This is a miniature implementation of an choreographer implementing the Orchestrator for a decentralized Web network specification using an N3 reaoner (such as EYE) as internal rule engine.

Koreografeye was created to facilitate running automated processes against Solid pods. Our main use case is monitoring the LDN Inbox of Solid Pods for new notifications and running scripts when new data arrives.

Architecture

Koreografeye can be run on an input directory containing one or more RDF files (in Turtle or N3 format). For each of these files one or more N3 rule scripts can be executed. The results of this execution will be put in an output directory. If the N3 output contains Policy fragments, they can be executed using a policy executor.

Koreografeye is mainly targeted for processing Activity Streams (AS2) notifications. For each of these notifications N3 rules express one or more Policies what execution steps should be executed when receiving a AS2 notification of a particular shape. The orchestrator component reads all incoming AS2 notifications and executes the EYE reasoner (or EYE-JS, Roxi,... via configuration) on each of them and writes the results to an output directory. Policies are implemented as JavaScript plugins and can be execute by a policy executor.

Koreografeye architecture

A Policy is an RDF snippet that explains what should happen when running N3 rules against an AS2 input resource is successfull. Each policy has a name (identifier) and zero or more instances of an fno:Execution, which defines what JavaScript implementation should be executed. Optionally zero or more execution parameters can be provided for each execution.

The example below is an example of a Policy (prefix declarations omitted):

  ex:MyDemoPolicy pol:policy [
      a fno:Execution ;
      fno:executes ex:helloWorld ;
      ex:text "Hello, world!" ;
  ] .

This policy requests the execution of a ex:helloWorld implementation with one parameter ex:text with value "Hello, world!".

The ex:MyDemoPolicy can be the result of an N3 rule (prefix declarations omitted):

{
  ?id a as:Announce.
}
=>
{
  ex:MyDemoPolicy pol:policy [
      a fno:Execution ;
      fno:executes ex:helloWorld ;
      ex:text "Hello, world!" ;
  ] .
}.

The N3 above states: "If we find an AS2 notification of type as:Announce, then request executing the ex:MyDemoPolicy.

Installation

npm install koreografeye -g

The experimental blogic , policy and solid examples require the Prolog version of EYE installed. We refer to the install instructions of this project for more information.

Usage

Command line

  • Put ActivityStreams notifications in the in directory
  • Put N3 rules in the rules directory
  • Run npx orch --info --keep rules/* --in in --out out to run the rules on alle in notification in the in directory
    • Use the --info option to show informational messages
    • Use the --keep option if you don't want to automatic clean the in after processing notifications
    • The processed notifications will end up in the out directory
    • Alternative: run npm run orch
  • Run npx pol --info --keep --in out to run the policy executor with all the processed notifications from the out directory
    • Use the --keep option if you don't want to automatic clean the out after processing notifications
    • Alternative: run npm run pol
  • If you want to experiment with expressing N3 rules as RDF Surfaces use the following commands:
  • If you want to experiment with running N3 for montitoring resources on the web use the following commands:
    • Copy data/solid.jsonld to the in directory
    • run npm run orch:solid : this will check if a new resource actually exists on a backend server and send a Ntfy notifications (when running npm pol)

Typescript/javascript

Small javascript example to execute Koreografeye using demo.ttl and 00_demo.n3.
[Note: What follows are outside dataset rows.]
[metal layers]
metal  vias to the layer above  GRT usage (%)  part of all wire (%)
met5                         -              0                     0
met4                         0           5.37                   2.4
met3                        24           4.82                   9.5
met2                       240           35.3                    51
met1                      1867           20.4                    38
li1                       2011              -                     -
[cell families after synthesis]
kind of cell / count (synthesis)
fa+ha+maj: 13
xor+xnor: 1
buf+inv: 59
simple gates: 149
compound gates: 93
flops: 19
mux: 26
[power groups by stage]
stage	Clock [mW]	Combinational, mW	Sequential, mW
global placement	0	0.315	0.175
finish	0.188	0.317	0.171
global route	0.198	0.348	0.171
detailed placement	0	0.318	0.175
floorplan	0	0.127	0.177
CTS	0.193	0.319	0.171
[src/rtl/zi_ones_counter.sv]
module zi_ones_counter
   import hdlc_zi_pkg::*;
#(
   parameter int RUN_LEN = 5
) (
   input  logic       clk,
   input  logic       rst_n,
   input  logic       step,
   input  emit_kind_e kind,
   input  logic       data,
   output logic       stuff_due
);
   localparam int CW = $clog2(RUN_LEN + 1);
   localparam logic [CW-1:0] FULL = CW'(RUN_LEN);

   generate
      if (RUN_LEN < 2) begin : g_bad_len
         $error("zi_ones_counter: RUN_LEN must be at least 2");
      end
   endgenerate

   logic [CW-1:0] run_q, run_d;

   always_comb begin
      run_d = run_q;
      if (step) begin
         if (kind == EMIT_DATA && data) run_d = run_q + CW'(1);
         else                           run_d = '0;
      end
   end

   always_ff @(posedge clk or negedge rst_n) begin
      if (!rst_n) run_q <= '0;
      else        run_q <= run_d;
   end

   assign stuff_due = (run_q == FULL);

endmodule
const { EyeJsReasoner } = require('./dist/orchestrator/reasoner/EyeJsReasoner')
const { executePolicies } = require('./dist/policy/Executor');
const { parseAsN3Store, readText, storeAddPredicate, makeComponentsManager } = require('./dist/util');

const store = await parseAsN3Store('./data/demo.ttl'); // input graph
const rules = [readText('./rules/00_demo.n3')]; // array of n3 rules serialized as string

// add main subject and origin for the reasoner
const mainSubject = 'urn:uuid:42D2F3DC-0770-4F47-BF37-4F01E0382E32';
storeAddPredicate(store, 'https://www.example.org/ns/policy#mainSubject', mainSubject);
storeAddPredicate(store, 'https://www.example.org/ns/policy#origin', './data/demo.ttl');

// execute reasoning (orchestration)
const reasoner = new EyeJsReasoner([ "--quiet" , "--nope" , "--pass"])
const reasoningResult = await reasoner.reason(store, rules);

const manager = await makeComponentsManager('./config.jsonld','.');

// execute policies
await executePolicies(manager, reasoningResult);

Note: for this code to run, the project has to be compiled first (npm run build).

Commands

orch

Run the orchstrator with one or more N3 rule files on an input directory of notifications.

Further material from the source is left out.